INDIVIDUAL EXPERIMENT

COLOR BLINDNESS

Age :18 Experimenter’s initial: VJ

Gender: Female Subject’s initial: KS

General Discussion / Introduction

Color Blindness

Sensation

Sensation occurs when special receptors in the sense organs are activated by physical energy
sources, like light or sound, allowing various forms of outside stimuli become neural signals in the brain
(Cicarelli & White, 2015).Though the process of sensing is thought by some to be purely mental, while
some psychologists and philosophers believe that sensation of something is actually a physical quality,
existing independently of the mind. Bertrand Russell, an English philosopher, introduced the term sense-
datum to signify what is sensed and sensation for the mental process. In the most basic terms, sensation is
the output to the input of stimuli, via our gateways of knowledge, mainly our eyes, ears, nose, tongue and
skin(Brittanica, 2017). Without sensations we will not learn or develop, we will not adapt or achieve.
Each of these gateways maintain an individual neural pathway, connecting them to the brain, to process
this information. These pathways are complete with special sensory receptors (to detect specific stimuli
from the environment) and relay neurons to conduct this information, through various relay stations to
various processing areas in our brain or the spinal cord (Morgan, 1986).

Vision and the Human Eye

Vision is one of the important sensations, in which the visual system transfers light energy, into
neural messages via the eyes, in a process known as visuoreception. This involves the eyes, optic nerves
and the visual cortex (located in the occipital lobe). The human eye is where the sensory receptors for the
detection of subtle qualities of wavelengths, such as their height, width, and frequency are located,
resulting in sensations of different colours, shapes and textures. The light from an object enters the eye
through the cornea and the pupil (the size of which is adjusted by the iris according to the brightness of
light) and the lens of the eyes (which is controlled by the ciliary body according to the distance of an
object) and reaches the screen-like structure at the back of the eye, called the retina. This is where
transduction, definedas the process of converting physical energy into receptor potentials occurs in the
rod and cone cells (Cicarelli & White, 2015). Retina contains two types of photoreceptors, called the rods
(for low light levels or scotopic vision) and cones (for higher light levels or photopic vision). The
existence of both the rods and the cones means we have two visual systems, which is also known as the
duplicity theory of vision. Cones are the structures that help us see colour because of the blue, green and
red (or more appropriately, short, medium and long wavelength) photoreceptors, due to certain pigments
in them (Cicarelli & White, 2015).
Color Blindness

Dyschromatopsia or color vision deficiency is the inability to distinguish between one or more of
the primary colors – red, green and blue. Most people with colorblindness have weak color perception,
rather than a complete absence of color vision. This is because of decreased sensitivity in perception of
color, which depends on the intersection between the absorption spectra of the three types of
photoreceptors: one, that absorbs light best in wavelengths of blue-violet, two, in medium wavelengths,
pertaining to the greens, and three, that is sensitive to the reds. When all the three types work correctly, it
is said to be trichromacy, or trichromatism(Brittanica, 2017).
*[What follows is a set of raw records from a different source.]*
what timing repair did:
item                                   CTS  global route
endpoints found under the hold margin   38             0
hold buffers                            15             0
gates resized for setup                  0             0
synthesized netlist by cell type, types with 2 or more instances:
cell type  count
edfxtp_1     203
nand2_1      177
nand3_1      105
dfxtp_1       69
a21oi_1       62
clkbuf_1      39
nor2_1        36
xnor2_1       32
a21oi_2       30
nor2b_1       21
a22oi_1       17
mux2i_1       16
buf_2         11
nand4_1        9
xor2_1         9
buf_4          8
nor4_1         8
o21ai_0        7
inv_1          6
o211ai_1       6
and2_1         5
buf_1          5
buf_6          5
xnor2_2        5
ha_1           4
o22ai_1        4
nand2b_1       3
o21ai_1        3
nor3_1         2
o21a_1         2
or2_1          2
`config.mk`:
```
export PLATFORM = sky130hd
export DESIGN_NAME = length_prefixed_string_deframer
export DESIGN_NICKNAME = d
export VERILOG_FILES = /design/src/hw/rtl/lpsd_pkg.sv /design/src/hw/rtl/length_prefixed_string_deframer.sv
export SDC_FILE = /design/constraint.sdc
export NUM_CORES = 1
export LEC_CHECK = 0
export ABC_AREA = 1
export BUFFER_PORTS_ARGS = -buffer_cell sky130_fd_sc_hd__buf_4
export CAP_MARGIN = 20
export CELL_PAD_IN_SITES_DETAIL_PLACEMENT = 2
export CELL_PAD_IN_SITES_GLOBAL_PLACEMENT = 2
export CORE_MARGIN = 5
export CORE_UTILIZATION = 39
export CTS_BUF_LIST = sky130_fd_sc_hd__clkbuf_2
export CTS_CLUSTER_DIAMETER = 30
export DETAILED_ROUTE_END_ITERATION = 16
export PLACE_DENSITY_LB_ADDON = 0.1
export SYNTH_ARGS = -nofsm -noshare
export SYNTH_HDL_FRONTEND = slang
export SYNTH_SLANG_ARGS = --single-unit
export TNS_END_PERCENT = 5
```
`constraint.sdc`:
```
create_clock -name aclk -period 4.35 [get_ports aclk]
set_clock_uncertainty 0.1 [all_clocks]
set_input_delay 0.6525 -clock aclk [delete_from_list [all_inputs] [get_ports aclk]]
set_output_delay 0.6525 -clock aclk [all_outputs]
set_load 0.02 [all_outputs]
```
`src/hw/rtl/lpsd_pkg.sv`:
```
// lpsd_pkg: shared constants and types for the length-prefixed string deframer
// no dependencies; used by length_prefixed_string_deframer

package lpsd_pkg;

    // stream byte and length prefix geometry
    localparam int BYTE_W        = 8;
    localparam int GROUP_W       = 7;
    localparam int MORE_BIT      = 7;
    localparam int ACCUM_W       = 56;
    localparam int PREFIX_CNT_W  = 4;

    // default limit on prefix bytes per length
    localparam int DEF_MAX_PREFIX_BYTES = 8;

    // one result transaction
    typedef struct packed {
        logic [BYTE_W-1:0] char_byte;
        logic              last_of_string;
        logic              empty_string;
        logic              length_error;
    } result_t;

endpackage

```
`src/hw/rtl/length_prefixed_string_deframer.sv`:
```
// length_prefixed_string_deframer: splits a byte stream into strings with a vlq length prefix
// depends on lpsd_pkg (widths, defaults, result struct)
//
//   channel | ports                                         | direction
//   --------+-----------------------------------------------+-----------
//   input   | s_valid s_ready s_in_byte                     | stream in
//   result  | m_valid m_ready m_char_byte m_last_of_string  | results out
//           | m_empty_string m_length_error                 |
//
// one byte per cycle while m_ready keeps the result register draining; a byte goes
// through the input register, then decode, into the result register, from which
// any result it yields is offered. the 56-bit remaining-count decrement and zero compare set
// the critical path. aresetn (synchronous, active low) returns the deframer to the
// length phase with an empty prefix. a stalled result register holds the decode
// stage, which fills the input register and then drops s_ready.

module length_prefixed_string_deframer #(
    parameter int MAX_PREFIX_BYTES = lpsd_pkg::DEF_MAX_PREFIX_BYTES
) (
    input  logic                        aclk,
    input  logic                        aresetn,

    input  logic                        s_valid,
    output logic                        s_ready,
    input  logic [lpsd_pkg::BYTE_W-1:0] s_in_byte,

    output logic                        m_valid,
    input  logic                        m_ready,
    output logic [lpsd_pkg::BYTE_W-1:0] m_char_byte,
    output logic                        m_last_of_string,
    output logic                        m_empty_string,
    output logic                        m_length_error
);

    localparam int ACCUM_W = lpsd_pkg::ACCUM_W;
    localparam int CNT_W   = lpsd_pkg::PREFIX_CNT_W;
    localparam int GROUP_W = lpsd_pkg::GROUP_W;
    localparam logic [CNT_W-1:0] MAX_CNT = CNT_W'(MAX_PREFIX_BYTES);

    // input register
    logic                        in_valid_reg, in_valid_next;
    logic [lpsd_pkg::BYTE_W-1:0] in_byte_reg,  in_byte_next;

    // deframer state
    logic                        in_body_reg,  in_body_next;
    logic [ACCUM_W-1:0]          accum_reg,    accum_next;
    logic [CNT_W-1:0]            cnt_reg,      cnt_next;
    logic [ACCUM_W-1:0]          remain_reg,   remain_next;

    // result register
    logic                        out_valid_reg, out_valid_next;
    lpsd_pkg::result_t           result_reg,    result_next;

    // decode stage
    logic                        advance;
    logic                        emit;
    lpsd_pkg::result_t           res;
    logic [ACCUM_W-1:0]          remain_dec;
    logic [ACCUM_W-1:0]          accum_shift;

    // decode moves when it holds a byte and the result register is free or draining
    assign advance = in_valid_reg && (!out_valid_reg || m_ready);
    assign s_ready = !in_valid_reg || advance;

    assign remain_dec  = remain_reg - ACCUM_W'(1);
    assign accum_shift = {accum_reg[ACCUM_W-GROUP_W-1:0], in_byte_reg[GROUP_W-1:0]};

    always_comb begin
        in_body_next = in_body_reg;
        accum_next   = accum_reg;
        cnt_next     = cnt_reg;
        remain_next  = remain_reg;
        emit         = 1'b0;
        res          = '0;

        if (advance) begin
            if (in_body_reg) begin
                // character phase: pass the byte on, flag the final one
                remain_next   = remain_dec;
                emit          = 1'b1;
                res.char_byte = in_byte_reg;
                if (remain_dec == '0) begin
                    in_body_next       = 1'b0;
                    res.last_of_string = 1'b1;
                end
            end else if (cnt_reg >= MAX_CNT) begin
                // prefix too long: drop this byte, report, restart the prefix
                accum_next       = '0;
                cnt_next         = '0;
                emit             = 1'b1;
                res.length_error = 1'b1;
            end else begin
                cnt_next   = cnt_reg + CNT_W'(1);
                accum_next = accum_shift;
                if (!in_byte_reg[lpsd_pkg::MORE_BIT]) begin
                    // prefix complete
                    accum_next = '0;
                    cnt_next   = '0;
                    if (accum_shift == '0) begin
                        emit             = 1'b1;
                        res.empty_string = 1'b1;
                    end else begin
                        remain_next  = accum_shift;
                        in_body_next = 1'b1;
                    end
                end
            end
        end
    end

    always_comb begin
        in_valid_next = in_valid_reg;
        in_byte_next  = in_byte_reg;
        if (s_valid && s_ready) begin
            in_valid_next = 1'b1;
            in_byte_next  = s_in_byte;
        end else if (advance) begin
            in_valid_next = 1'b0;
        end

        out_valid_next = out_valid_reg;
        result_next    = result_reg;
        if (advance) begin
            // a byte with no result still empties the result register
            out_valid_next = emit;
            result_next    = res;
        end else if (m_ready) begin
            out_valid_next = 1'b0;
        end
    end

    always_ff @(posedge aclk) begin
        if (!aresetn) begin
            in_valid_reg  <= 1'b0;
            out_valid_reg <= 1'b0;
            in_body_reg   <= 1'b0;
            accum_reg     <= '0;
            cnt_reg       <= '0;
            remain_reg    <= '0;
        end else begin
            in_valid_reg  <= in_valid_next;
            out_valid_reg <= out_valid_next;
            in_body_reg   <= in_body_next;
            accum_reg     <= accum_next;
            cnt_reg       <= cnt_next;
            remain_reg    <= remain_next;
        end
        in_byte_reg <= in_byte_next;
        result_reg  <= result_next;
    end

    assign m_valid          = out_valid_reg;
    assign m_char_byte      = result_reg.char_byte;
    assign m_last_of_string = result_reg.last_of_string;
    assign m_empty_string   = result_reg.empty_string;
    assign m_length_error   = result_reg.length_error;

    // a result carries at most one kind of marker
    assert property (@(posedge aclk) disable iff (!aresetn)
        m_valid |-> $onehot0({m_last_of_string, m_empty_string, m_length_error}))
        else $error("result carries more than one marker");

    // empty and error results carry no character
    assert property (@(posedge aclk) disable iff (!aresetn)
        (m_valid && (m_empty_string || m_length_error)) |-> (m_char_byte == '0))
        else $error("empty or error result with nonzero character");

    // in the character phase the prefix is cleared and characters remain
    assert property (@(posedge aclk) disable iff (!aresetn)
        in_body_reg |-> (remain_reg != '0 && cnt_reg == '0 && accum_reg == '0))
        else $error("character phase with inconsistent length state");

    // a completed string goes back to the length phase
    assert property (@(posedge aclk) disable iff (!aresetn)
        (advance && emit && res.last_of_string) |=> !in_body_reg)
        else $error("still in character phase after last character");

endmodule
```
==> run_results.csv, run 1 <==
group,metric,value,unit
cells_and_area,postLayoutCoreUtil,43.3,%
floorplan,initial_core_util,39.6,%
sta,finalCritPeriodShare,70.9,%
power_and_ir_drop,seq_power_share,43.4,%
synth,synth-simple-area-share,37.7,%
global_routing,grt_pass1_wl,47700,um
cells_and_area,layout_common_cells,"nand2_1, nor2_1, a21oi_1",
floorplan,die_w,148,um
sta,hold_violations,0,
synth,muxShareOfSynthArea,0.135,%
floorplan,std_cell_rows,50,
sta,max_freq,324,MHz
synth,synth_adder_area_share,0.673,%
synth,syn-num-nets,1180,
synth,synth_top_area_share,30.2,%
detailed_routing,drcViolationCount,0,
clock_tree,clockRootBuffer,"clkbuf_2",
placed_design,gp_congestion,0.890,
detailed_routing,vias,7798,
placed_design,dp_hpwl,21700,um
sta,finalSetupViolations,0,
synth,synth.yosys.seq_area_share,37.8,%
clock_tree,cts_resized,0,
global_routing,grt_pass1_vias,8208,
cells_and_area,drive_gt1_share,9.18,%
worst_hold_path,hold_class,"input port to flop",
critical_path,crit_path_end_kind,"flop",
cells_and_area,largest_reg_flops,56,
cells_and_area,syn_to_final_growth,9.26,%
critical_path,worstPathRequired,4860,ps
power_and_ir_drop,swShare,41.5,%
power_and_ir_drop,p_per_area,378,mW/mm^2
power_and_ir_drop,power_switching,1.28,mW
synth,ys_ff_latch,131,
sta,holdWs,166,ps
synth,synth-xor-area-share,1.53,%
floorplan,num_io_pins,25,
synth,syn_avg_cell_area,6.39,sq um
clock_tree,clk_pin_slew,340,ps
power_and_ir_drop,p_int,1.80,mW
detailed_routing,ant_nets,0,
synth,synth_cell_types,33,
sta,slew_headroom,34.6,%
clock_tree,clk_latency,790,ps
power_and_ir_drop,vdd_drop_max,0.219,mV
detailed_routing,initialDrtViolationCount,457,
synth,synth_top_family_by_area,"simple AND/OR/NAND/NOR gates",
sta,fin_crit,3080,ps
sta,fin_tns_setup,0,ps
power_and_ir_drop,power_frac_comb,28.1,%
floorplan,dieArea,0.0219,sq mm
synth,synth_top_cell_by_area,"dfxtp_1",
global_routing,grt_max_degree,73,
critical_path,start_kind,"flop",
clock_tree,cts_sinks,131,
run,drv_cap,0,
critical_path,cp.arrival,3590,ps
sta,rsz0062_at_grt,"false",
detailed_routing,first_pass_iters,7,
clock_tree,cts_tree,"built",
clock_tree,clockBufferDepth,2,
synth,postSynthCellCount,1164,
synth,netlist_area,0.00743,sq mm
power_and_ir_drop,pwr-share-clk,28.5,%
critical_path,cp_max_fo,34,
floorplan,core_area,0.0188,sq mm
placed_design,port_buffers,24,
synth,synthTopCellsByArea,"dfxtp_1, nand2_1, a21oi_1, edfxtp_1, nor2_1",
synth,ys.warnings.count,0,
clock_tree,numCtsBuffers,17,
critical_path,crit_type,"flop to flop",
clock_tree,htreeDepth,4,
sta,drv_slew,0,
cells_and_area,fin_nets,1190,
outcome,outcome,"complete, no violations",
detailed_routing,avgRoutedWirePerCell,21.3,um
power_and_ir_drop,p_leak,3.48,nW
detailed_routing,viasPerCell,5.48,
detailed_routing,wl,30300,um
sta,tightest_slew,981,ps
cells_and_area,final_common_cell,"nand2_1",
global_routing,overflow,0,
floorplan,die_h,148,um
synth,synth-compound-area-share,14.9,%
global_routing,antenna_found_initial,1,
global_routing,track_usage,28.0,%
cell type report:
type / instances / area (sq um)
antenna: 2 / 5.00
clock inverter: 14 / 169
multi-input combinational: 891 / 4080
clock buffer: 18 / 90.1
tap: 234 / 293
inverter: 96 / 360
timing repair buffer: 37 / 313
fill: 2317 / 10600
sequential: 131 / 2810
power by group through the flow:
stage	registers [mW]	logic, mW	clock network [mW]
2_1_floorplan	1.34	0.584	0
3_3_place_gp	1.35	0.811	0
3_5_place_dp	1.35	0.844	0
4_1_cts	1.33	0.860	0.868
5_1_grt	1.34	0.958	0.943
6_report	1.33	0.863	0.876
timing repair:
| action | CTS | global route |
|---|---|---|
| buffers inserted | 0 | 0 |
| endpoints found under the hold margin | 8 | 1 |
| hold buffers | 8 | 1 |
stage by stage:
stage	power, mW	worst slack [ps]	cell area (sq um)	cells
floorplan	1.92	2270	7430	1164
global placement	2.16	1590	7770	1380
detailed placement	2.20	1460	7770	1380
CTS	3.06	1420	8110	1420
global route	3.24	1090	8120	1422
finish	3.07	1270	8120	1423
final timing paths:
kind,depth (start not counted),slack (ps),to,from
max,11,1270,remain_reg[47],in_byte_reg[5]
max reg2reg,11,1270,remain_reg[47],in_byte_reg[5]
min,4,170,in_valid_reg,m_ready
min reg2reg,2,380,accum_reg[18],accum_reg[11]
Yosys cell counts (all sizes together):
library cell	instances
a21boi	2
a21oi	134
and2	3
buf	9
clkbuf	37
clkinv	1
dfxtp	112
edfxtp	19
ha	4
inv	95
mux2i	1
nand2	413
nand3	42
nand4	9
nor2	166
nor3	8
nor4	12
o21ai	82
o221ai	1
or2	1
xnor2	1
xor2	12
critical path, cell delays in order (launching register included):
cell and delay [ps]:
edfxtp_1 570, or2_1 300, nor3_1 410, nand4_1 160, nor2_1 140, nand2_1 80, inv_1 90, nand2_1 70
nand3_2 280, inv_2 340, o21ai_0 310, a21oi_1 60
layer usage:
layer | track usage, % | wire length [um] | vias up
met4 | 6.05 | 521 | 0
li1 | - | - | 3756
met2 | 47.3 | 14800 | 136
met3 | 4.20 | 1190 | 28
met5 | 0 | 0 | -
met1 | 38.1 | 13800 | 3878
kinds of logic (layout without fill, tap and decap cells):
group | count (synthesis) | count (layout)
AND/OR/NAND/NOR | 654 | 654
flip-flops | 131 | 131
other | 0 | 2
AO/OA/AOI/OAI | 219 | 219
multiplexers | 1 | 1
XOR/XNOR | 13 | 13
adder cells (fa/ha/maj) | 4 | 4
buffers and inverters | 142 | 165
Power figures use the tool's default switching activity.
==> run 2: changes to the inputs <==
- ABC_AREA: 1 -> 0
- clock period: 4.35 -> 3 ns (I/O delays scaled with it)
==> run 2 against run 1 <==
Compared with the run above:
- worst hold slack improved by 110 ps
- sequential cell count did not move
- clock power rose by 36%
- sequential share of layout area fell by 1.5 points
- die area fell by 7.6%
- core utilization rose by 6.1 points
- global-route usage rose by 3.1 points
- worst setup slack got worse by 1300 ps
- the flow now finishes with violations (setup timing)
- design area rose by 4.7%
- critical path type unchanged
==> run_results.csv, run 2 <==
group,metric,value,unit
power_and_ir_drop,p_per_area,530,mW/mm^2
synth,synth_edf_count,19,
sta,slew_headroom,43.4,%
global_routing,track_usage,31.0,%
synth,ys.warnings.count,0,
power_and_ir_drop,vdd_drop_max,0.311,mV
clock_tree,cts_sinks,131,
clock_tree,numCtsBuffers,17,
synth,yosysMostFrequentCell,"dfxtp_1",
critical_path,r2r_setup_slack,-80,ps
critical_path,cp.arrival,3630,ps
sta,holdWs,274,ps
detailed_routing,initialDrtViolationCount,641,
floorplan,dieArea,0.0203,sq mm
critical_path,start_kind,"flop",
floorplan,die_w,142,um
clock_tree,clk_latency,780,ps
placed_design,port_buffers,24,
clock_tree,clockRootBuffer,"clkbuf_2",
synth,synth_top_area_share,32.8,%
global_routing,overflow,0,
synth,netlist_area,0.00683,sq mm
sta,drv_slew,0,
sta,hold_violations,0,
critical_path,worstPathRequired,3550,ps
outcome,failed_checks,"setup timing",
critical_path,cp_max_fo,7,
floorplan,core_area,0.0172,sq mm
critical_path,crit_path_end_kind,"flop",
synth,async_flop_share,0,%
outcome,outcome,"complete, but fails checks",
cells_and_area,syn_to_final_growth,24.6,%
run,drv_cap,0,
clock_tree,clockBufferDepth,2,
worst_hold_path,hold_class,"input port to flop",
placed_design,gp_congestion,0.913,
floorplan,die_h,142,um
detailed_routing,drcViolationCount,0,
placed_design,dp_hpwl,22300,um
sta,tightest_slew,848,ps
synth,synth_top_cell_by_area,"dfxtp_1",
detailed_routing,viasPerCell,6.41,
synth,ys_ff_latch,131,
cells_and_area,antenna_cells,0,
placed_design,place_area,0.00793,sq mm
synth,syn_avg_cell_area,8.16,sq um
detailed_routing,wl,31800,um
sta,fin_ws,-77.8,ps
synth,postSynthCellCount,837,
global_routing,grt_pass1_wl,47900,um
synth,synth.yosys.seq_area_share,41.2,%
synth,synthTopCellsByArea,"dfxtp_1, a22oi_1, edfxtp_1, nor2_1, a21oi_1",
critical_path,crit_type,"flop to flop",
sta,max_freq,325,MHz
global_routing,antenna_found_initial,1,
global_routing,grt_max_degree,73,
global_routing,grt_pass1_vias,7804,
power_and_ir_drop,p_leak,3.25,nW
cells_and_area,drive_gt1_share,23.9,%
sta,finalCritPeriodShare,103,%
cells_and_area,layout_common_cells,"buf_4, dfxtp_1, nor2_1",
clock_tree,cts_tree,"built",
cells_and_area,final_common_cell,"buf_4",
detailed_routing,ant_nets,0,
synth,syn-num-nets,853,
detailed_routing,vias,7582,
sta,fin_tns_setup,-77.8,ps
detailed_routing,first_pass_iters,5,
critical_path,startpoint,"remain_reg[25]",
worst_hold_path,hp-start,"s_in_byte[0]",
cells_and_area,largest_reg_flops,56,
sta,rsz0062_at_grt,"true",
synth,synth_commonest_cells,"dfxtp_1, nor2_1, a22oi_1",
clock_tree,clk_pin_slew,230,ps
clock_tree,htreeDepth,4,
sta,fin_crit,3080,ps
cells_and_area,fin_nets,961,
critical_path,worstReg2RegStart,"remain_reg[25]",
cells_and_area,stdcell_area,0.00851,sq mm
floorplan,initial_core_util,39.6,%
floorplan,std_cell_rows,48,
synth,synth_ff_type,"dfxtp_1",
sta,finalSetupViolations,1,
synth,synth_cell_types,57,
floorplan,num_io_pins,25,
detailed_routing,avgRoutedWirePerCell,26.9,um
[run 2: layout make-up]
type,instances,area [sq um]
clock buffers,19,95.1
inverters,12,46.3
clock inverters,13,153
well taps,225,282
repair buffers,155,1250
flip-flops and latches,131,2820
fillers,1875,8730
multi-input cells,628,3860
[run 2: worst paths after layout]
kind,end,cells after the start
setup reg to reg,m_last_of_string,9
hold reg to reg,remain_reg[14],2
setup / recovery,m_last_of_string,9
hold / removal,in_byte_reg[0],2
[run 2: metrics by stage]
| stage | worst slack, ps | utilization, % | total power [mW] | instances |
|---|---|---|---|---|
| final | -77.8 | 49.3 | 4.51 | 1183 |
| after global routing | -233 | 49.3 | 4.68 | 1183 |
| after CTS | -77.2 | 48.6 | 4.43 | 1178 |
| after detailed placement | -194 | 46.0 | 3.20 | 1133 |
| after global placement | -86.1 | 46.0 | 3.14 | 1133 |
| after floorplan | 125 | - | 2.61 | 837 |
[run 2: critical path, cell delays in order (launching register included)]
cell and delay [ps]:
dfxtp_1 380, buf_4 140, or4_1 560, or4_4 580, buf_4 200, o21a_1 190
nor2_1 140, o2111ai_1 150, nor4_2 340, and2_1 170
[run 2: cells by family (layout without fill, tap and decap cells)]
family,count (synthesis),in the layout,share of synthesized area (%)
simple gates,357,357,27.4
compound gates,246,246,23.3
flops,131,131,41.2
buf+inv,78,199,4.67
xor+xnor,17,17,2.18
fa+ha+maj,4,4,0.733
mux,4,4,0.586
[run 2: metal layers]
metal | GRT usage [%] | wire (um) | share of wire [%] | vias to the layer above
li1 | - | - | - | 3344
met1 | 42.4 | 14100 | 44 | 3937
met2 | 50.7 | 15200 | 48 | 230
met3 | 5.21 | 1530 | 4.8 | 69
met4 | 9.35 | 928 | 2.9 | 2
met5 | 0 | 12 | 0.038 | -
[run 2: where the power goes]
group          total, mW  internal [mW]  leakage, nW  switching (mW)
clock               1.19          0.407        0.154           0.779
combinational       1.43          0.589         2.00           0.845
sequential          1.89           1.83         1.09          0.0585
total               4.51           2.82         3.25            1.68
[run 2: repair_timing]
item | in CTS | in global routing
setup buffers | 1 | 4
gates resized for setup | 12 | 21
pin swaps | 4 | 4
endpoints found under the hold margin | 17 | 0
setup endpoints to repair | 2 | 49
hold buffers | 12 | 0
History of Color Blindness

Academic interest in color blindness was first taken in 1803 by the renowned physicist and
chemist John Dalton. This interest was on account of him and his brother being colorblind. Dalton, one of
the early proponents of Atomic Theory, postulated that color vision deficiency was caused by
discoloration of the aqueous humor, the fluid between the eye lens and the retina. According to his
research, he believed that the vitreous humor was bluish, therefore filtering out all of the colors. One of
his last wills was to have an autopsy performed on his eyes, which unfortunately did not reveal any bluish
liquid. However, DNA extracted from his preserved eye tissue showed that Dalton was a deuteranope,
lacking the middle-wave photopigment (corresponding to green) of the retina (D M Hunt, 1995). This
diagnosis contradicts Thomas Young’s belief that Dalton was a protanope, lacking the long-wave
photopigment (corresponding to red) (Young, 1807). Dalton’s suspicions turned out to be false, but it led
to further research in the field, bringing us the knowledge of the causes of colorblindness, as we know
today.

Causes of Color Blindness

Color blindness is usually broadly classified into inherited and acquired colorblindness.

Inherited Colorblindness

Hereditary red-green color vision deficiency is seen in 8% men and 0.5% women, who inherit the
genes for colorblindness from their parents. Colorblind males are found in greater number, because of the
sex-linked recessive characteristic, carried on the X chromosome. This means that the red-green color
vision deficiency trait is passed from carrier mother to son, or a colorblind father and carrier mother to
daughter. A son who inherits the trait from carrier mother and has a colorblind father will be red-green
colorblind, while a daughter in the same situation will only be a carrier. Blue-yellow color vision
deficiency, is an autosomal dominant disorder, thus has only one copy of the defective gene as a requisite
from either parent, for trait expression. Achromatopsia, on the other hand, is an autosomal recessive
disorder, which means, a person should inherit two defective copies of the gene to be affected – they
mostly suffer from this condition congenitally or become symptomatic later on. (Brittanica, 2017)

Acquired Colorblindness

Usually of the blue-yellow type, acquired colorblindness ranges from mild to severe. It can be
due to conditions like
o degeneration of the macula (part of the eye that processes sharp, clear and straight-ahead vision),
o diabetes mellitus (increased blood glucose level due to an impairment in the body’s ability to
produce the hormone insulin, leading to elevated levels of glucose in the blood, usually leading to
vision problems),
o glaucoma,
o retinitis pigmentosa (genetic disorders involving breakdown and loss of cells in the retina),
o injury, and
o Alzheimer’s disease. (Brittanica, 2017)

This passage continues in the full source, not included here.